Built by our product and engineering team, in partnership with the University of Cambridge’s department of computer science ​and technology​, Secure Messaging is unlike traditional information-sharing platforms​. The technology behind Secure Messaging conceals the fact that messaging is taking place at all by making the communication indistinguishable from other data sent to and from the app by our millions of regular users. By using the Guardian app, other users are effectively providing “cover” and helping us to protect sources.

Secure Messaging is not just a tool for the Guardian. As part of our commitment to protecting the media and the public interest globally, the Guardian has published the source code for the technology that enables this system. This means that other organisations will be able to use this technology freely to implement secure messaging tools within their own apps.

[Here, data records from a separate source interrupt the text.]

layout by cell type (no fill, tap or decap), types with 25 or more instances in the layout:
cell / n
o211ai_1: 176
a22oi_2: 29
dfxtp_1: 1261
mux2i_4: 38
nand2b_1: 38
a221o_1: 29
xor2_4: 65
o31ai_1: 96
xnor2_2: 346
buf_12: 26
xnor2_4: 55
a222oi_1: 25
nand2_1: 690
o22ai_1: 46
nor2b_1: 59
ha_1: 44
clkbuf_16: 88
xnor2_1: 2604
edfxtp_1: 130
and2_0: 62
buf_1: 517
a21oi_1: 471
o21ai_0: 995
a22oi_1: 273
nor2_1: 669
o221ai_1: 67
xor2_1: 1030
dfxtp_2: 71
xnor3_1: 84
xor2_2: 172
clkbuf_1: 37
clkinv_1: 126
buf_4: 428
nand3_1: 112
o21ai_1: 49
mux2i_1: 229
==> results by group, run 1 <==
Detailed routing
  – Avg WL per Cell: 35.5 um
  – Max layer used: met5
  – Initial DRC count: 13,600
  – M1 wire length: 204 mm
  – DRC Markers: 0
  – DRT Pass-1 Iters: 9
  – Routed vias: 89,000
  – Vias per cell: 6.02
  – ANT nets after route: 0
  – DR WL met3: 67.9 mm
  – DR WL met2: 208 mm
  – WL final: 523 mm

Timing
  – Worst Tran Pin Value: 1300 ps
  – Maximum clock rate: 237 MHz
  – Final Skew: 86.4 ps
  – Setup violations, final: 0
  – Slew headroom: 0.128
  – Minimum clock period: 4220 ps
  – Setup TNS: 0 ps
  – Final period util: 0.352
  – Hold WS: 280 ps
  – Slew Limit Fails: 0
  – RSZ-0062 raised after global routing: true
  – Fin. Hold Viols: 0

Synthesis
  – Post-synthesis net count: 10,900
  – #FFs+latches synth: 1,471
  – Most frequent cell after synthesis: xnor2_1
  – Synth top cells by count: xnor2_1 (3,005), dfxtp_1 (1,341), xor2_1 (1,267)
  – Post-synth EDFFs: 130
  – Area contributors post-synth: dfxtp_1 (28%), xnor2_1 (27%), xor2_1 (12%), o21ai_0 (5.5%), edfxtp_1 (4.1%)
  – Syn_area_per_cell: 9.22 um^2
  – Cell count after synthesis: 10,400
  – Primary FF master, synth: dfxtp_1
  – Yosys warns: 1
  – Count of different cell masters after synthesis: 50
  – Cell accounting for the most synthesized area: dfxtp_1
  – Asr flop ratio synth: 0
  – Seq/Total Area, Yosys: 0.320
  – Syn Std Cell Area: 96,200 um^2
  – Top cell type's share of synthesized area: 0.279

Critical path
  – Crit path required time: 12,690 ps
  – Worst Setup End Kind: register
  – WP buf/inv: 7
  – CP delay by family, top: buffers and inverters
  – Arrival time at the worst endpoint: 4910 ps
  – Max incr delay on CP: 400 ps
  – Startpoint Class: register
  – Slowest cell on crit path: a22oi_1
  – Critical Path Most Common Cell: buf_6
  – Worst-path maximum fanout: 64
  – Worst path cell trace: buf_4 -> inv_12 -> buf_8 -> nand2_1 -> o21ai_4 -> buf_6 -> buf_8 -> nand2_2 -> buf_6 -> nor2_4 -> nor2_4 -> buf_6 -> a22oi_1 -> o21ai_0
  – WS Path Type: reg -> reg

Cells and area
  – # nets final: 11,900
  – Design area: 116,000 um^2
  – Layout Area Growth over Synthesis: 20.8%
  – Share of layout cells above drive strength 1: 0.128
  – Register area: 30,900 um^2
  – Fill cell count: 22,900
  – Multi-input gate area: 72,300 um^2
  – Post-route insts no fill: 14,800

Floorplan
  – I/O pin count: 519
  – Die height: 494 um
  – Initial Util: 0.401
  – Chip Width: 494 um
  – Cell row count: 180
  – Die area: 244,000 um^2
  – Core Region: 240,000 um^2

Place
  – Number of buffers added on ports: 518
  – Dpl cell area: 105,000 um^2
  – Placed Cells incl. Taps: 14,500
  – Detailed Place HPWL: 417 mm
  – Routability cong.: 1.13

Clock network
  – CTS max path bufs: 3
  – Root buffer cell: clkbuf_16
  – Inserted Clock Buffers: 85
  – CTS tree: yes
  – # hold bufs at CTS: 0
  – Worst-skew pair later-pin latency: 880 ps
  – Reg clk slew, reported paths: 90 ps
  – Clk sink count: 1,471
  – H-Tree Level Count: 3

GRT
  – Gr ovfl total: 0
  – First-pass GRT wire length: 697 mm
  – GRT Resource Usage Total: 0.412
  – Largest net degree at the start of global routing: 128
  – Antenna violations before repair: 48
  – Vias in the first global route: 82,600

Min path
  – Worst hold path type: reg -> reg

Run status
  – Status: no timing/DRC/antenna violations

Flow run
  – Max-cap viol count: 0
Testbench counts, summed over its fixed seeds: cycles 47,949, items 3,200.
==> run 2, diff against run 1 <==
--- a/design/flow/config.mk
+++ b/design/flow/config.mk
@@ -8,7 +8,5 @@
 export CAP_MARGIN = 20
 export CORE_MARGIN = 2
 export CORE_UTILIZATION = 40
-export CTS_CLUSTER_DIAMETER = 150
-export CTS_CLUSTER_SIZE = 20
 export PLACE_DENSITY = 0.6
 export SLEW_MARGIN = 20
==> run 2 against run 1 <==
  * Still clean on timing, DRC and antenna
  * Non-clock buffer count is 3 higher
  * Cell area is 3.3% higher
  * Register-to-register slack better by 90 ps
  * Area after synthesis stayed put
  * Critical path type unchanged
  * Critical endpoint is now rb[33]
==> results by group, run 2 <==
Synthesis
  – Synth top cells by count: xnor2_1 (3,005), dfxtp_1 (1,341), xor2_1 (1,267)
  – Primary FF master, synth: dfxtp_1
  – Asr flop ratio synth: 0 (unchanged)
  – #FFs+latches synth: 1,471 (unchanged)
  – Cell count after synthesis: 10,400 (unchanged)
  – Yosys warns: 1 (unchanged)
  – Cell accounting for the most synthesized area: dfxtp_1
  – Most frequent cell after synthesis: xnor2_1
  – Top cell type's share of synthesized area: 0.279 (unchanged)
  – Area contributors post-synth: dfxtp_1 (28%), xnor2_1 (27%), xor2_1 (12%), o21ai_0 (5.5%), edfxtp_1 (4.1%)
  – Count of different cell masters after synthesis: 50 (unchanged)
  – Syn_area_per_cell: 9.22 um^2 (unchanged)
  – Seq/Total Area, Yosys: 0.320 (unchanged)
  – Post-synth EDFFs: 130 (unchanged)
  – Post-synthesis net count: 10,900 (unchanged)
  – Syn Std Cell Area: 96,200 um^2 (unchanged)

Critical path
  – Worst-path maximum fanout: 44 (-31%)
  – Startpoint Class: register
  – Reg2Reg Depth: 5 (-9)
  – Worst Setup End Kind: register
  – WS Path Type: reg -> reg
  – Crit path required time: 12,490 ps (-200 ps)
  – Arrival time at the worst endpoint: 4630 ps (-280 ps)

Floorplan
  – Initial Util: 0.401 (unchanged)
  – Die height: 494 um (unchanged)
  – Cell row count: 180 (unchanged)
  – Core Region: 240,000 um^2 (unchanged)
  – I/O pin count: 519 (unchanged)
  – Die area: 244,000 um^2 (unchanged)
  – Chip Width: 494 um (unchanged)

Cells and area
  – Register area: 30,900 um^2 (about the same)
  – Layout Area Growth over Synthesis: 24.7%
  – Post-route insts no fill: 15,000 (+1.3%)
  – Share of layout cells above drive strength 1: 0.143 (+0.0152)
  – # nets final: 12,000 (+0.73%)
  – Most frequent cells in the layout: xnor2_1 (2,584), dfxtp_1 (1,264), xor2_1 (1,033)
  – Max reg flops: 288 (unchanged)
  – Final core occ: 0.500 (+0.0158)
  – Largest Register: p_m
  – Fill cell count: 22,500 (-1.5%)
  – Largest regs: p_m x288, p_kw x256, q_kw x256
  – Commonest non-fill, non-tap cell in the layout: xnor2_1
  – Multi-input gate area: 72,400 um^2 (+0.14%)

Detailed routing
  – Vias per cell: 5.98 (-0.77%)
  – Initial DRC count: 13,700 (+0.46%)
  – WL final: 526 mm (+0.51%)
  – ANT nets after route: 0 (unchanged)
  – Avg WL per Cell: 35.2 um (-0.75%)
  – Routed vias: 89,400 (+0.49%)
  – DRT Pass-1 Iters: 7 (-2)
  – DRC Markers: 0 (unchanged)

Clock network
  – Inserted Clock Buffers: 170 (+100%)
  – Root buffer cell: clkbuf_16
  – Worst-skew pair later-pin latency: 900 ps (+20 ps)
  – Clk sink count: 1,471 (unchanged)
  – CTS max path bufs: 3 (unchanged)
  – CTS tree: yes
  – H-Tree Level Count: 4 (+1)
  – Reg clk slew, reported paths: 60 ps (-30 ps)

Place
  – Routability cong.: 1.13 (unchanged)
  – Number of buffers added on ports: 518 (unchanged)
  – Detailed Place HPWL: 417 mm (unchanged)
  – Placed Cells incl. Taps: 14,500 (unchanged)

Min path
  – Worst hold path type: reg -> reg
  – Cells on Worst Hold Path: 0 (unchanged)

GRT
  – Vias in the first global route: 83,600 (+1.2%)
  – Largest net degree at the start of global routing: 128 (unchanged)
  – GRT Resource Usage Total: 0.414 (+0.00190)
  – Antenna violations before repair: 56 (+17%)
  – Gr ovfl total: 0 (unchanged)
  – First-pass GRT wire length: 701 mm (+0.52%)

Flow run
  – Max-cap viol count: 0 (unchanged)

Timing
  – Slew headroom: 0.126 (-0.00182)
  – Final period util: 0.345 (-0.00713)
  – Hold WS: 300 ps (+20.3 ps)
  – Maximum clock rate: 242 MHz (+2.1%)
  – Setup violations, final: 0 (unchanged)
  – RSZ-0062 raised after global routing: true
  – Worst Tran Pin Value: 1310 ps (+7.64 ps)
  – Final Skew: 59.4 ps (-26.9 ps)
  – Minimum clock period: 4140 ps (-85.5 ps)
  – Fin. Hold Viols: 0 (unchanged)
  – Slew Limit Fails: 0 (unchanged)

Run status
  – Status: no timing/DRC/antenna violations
From an optimization exercise on the open Yosys and OpenROAD flow, aimed at small area, a short achievable clock period and few clock cycles per item; shortcuts taken in it are not production practice.
At most, simulation tests tie the RTL to the original design; equivalence was not proved.

## aes_cell
module aes_cell (
    input  wire         clk,
    input  wire         rst,           
    input  wire         in_valid,
    output wire         in_ready,
    input  wire         in_decrypt,    
    input  wire         in_key256,     
    input  wire [255:0] in_key,
    input  wire [127:0] in_block,
    output reg          out_valid,
    output reg  [127:0] out_block
);
export LEC_CHECK = 0
export CAP_MARGIN = 20
export CORE_MARGIN = 2
export CORE_UTILIZATION = 55
export PLACE_DENSITY = 0.75
export SLEW_MARGIN = 20
create_clock -name core_clock -period 12.0 [get_ports {clk}]
standard.sh (not shown) runs the stock make flow with config.mk's settings and CLKGATE_MAP_FILE= SYNTH_SCRIPT=/design/flow/synth_recipe.tcl, a recipe that flattens the netlist after the stock synthesis.
==> flow/flow/run.sh <==
#!/bin/bash
# Own layout flow: the standard ORFS flow, except that
#  - synthesis maps the combinational logic with the ABC script in
#    flow/abc.script instead of ORFS's, and
#  - repair_timing aims for the setup margin in flow/margin.txt (ns below the
#    12 ns clock), so that the design is sized for a shorter achieved period.
# The clock period, SDC and everything else are the standard flow's.
set -euo pipefail
W=$PWD
MARGIN=$(cat "$W/flow/margin.txt")
cat > "$W/own_synth.tcl" <<EOF2
proc abc {args} {
  set i [lsearch -exact \$args -script]
  if {\$i >= 0} { set args [lreplace \$args [expr {\$i + 1}] [expr {\$i + 1}] $W/flow/abc.script] }
  puts "own_synth: abc with \$args"
  yosys abc {*}\$args
}
source $W/synth_recipe.tcl
EOF2
sed "s#SYNTH_SCRIPT=[^ ]*#SYNTH_SCRIPT=$W/own_synth.tcl#" standard.sh > own_standard.sh
grep -q "own_synth.tcl" own_standard.sh
bash own_standard.sh SETUP_SLACK_MARGIN=$MARGIN finish > "$W/flow_make.log" 2>&1
==> flow/flow/abc.script <==
strash
dch
map -a
==> flow/flow/margin.txt <==
8.0
Testbench counts at the start, summed over its fixed seeds: cycles 48,720, items 3,200.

FundMECFSResearch@lemmy.blahaj.zone on 16 Jun 11:23 collapse

Pretty cool. Shame you have to use their Add and Tracker riddled app for it though.

otter@lemmy.ca on 15 Jun 23:12 next collapse

Built by our product and engineering team, in partnership with the University of Cambridge’s department of computer science ​and technology​, Secure Messaging is unlike traditional information-sharing platforms​. The technology behind Secure Messaging conceals the fact that messaging is taking place at all by making the communication indistinguishable from other data sent to and from the app by our millions of regular users. By using the Guardian app, other users are effectively providing “cover” and helping us to protect sources.

That is interesting. There is also secure drop, which is used by a lot of news organisations including The Guardian

securedrop.org

jesse@sh.itjust.works on 16 Jun 00:57 next collapse

This is their comment about how it compares to Signal:

End-to-end encrypted (E2EE) messaging apps like Signal and WhatsApp provide strong confidentiality of the message content. However, they do not hide communication patterns, such as who is communicating with whom and when. In addition, users cannot plausibly deny the existence of conversations if they are forced to unlock their smartphone. CoverDrop provides both strong metadata privacy, hiding who is communicating with whom and when, and plausible deniability, even where an adversary has physical access to the device and asks the user to unlock it.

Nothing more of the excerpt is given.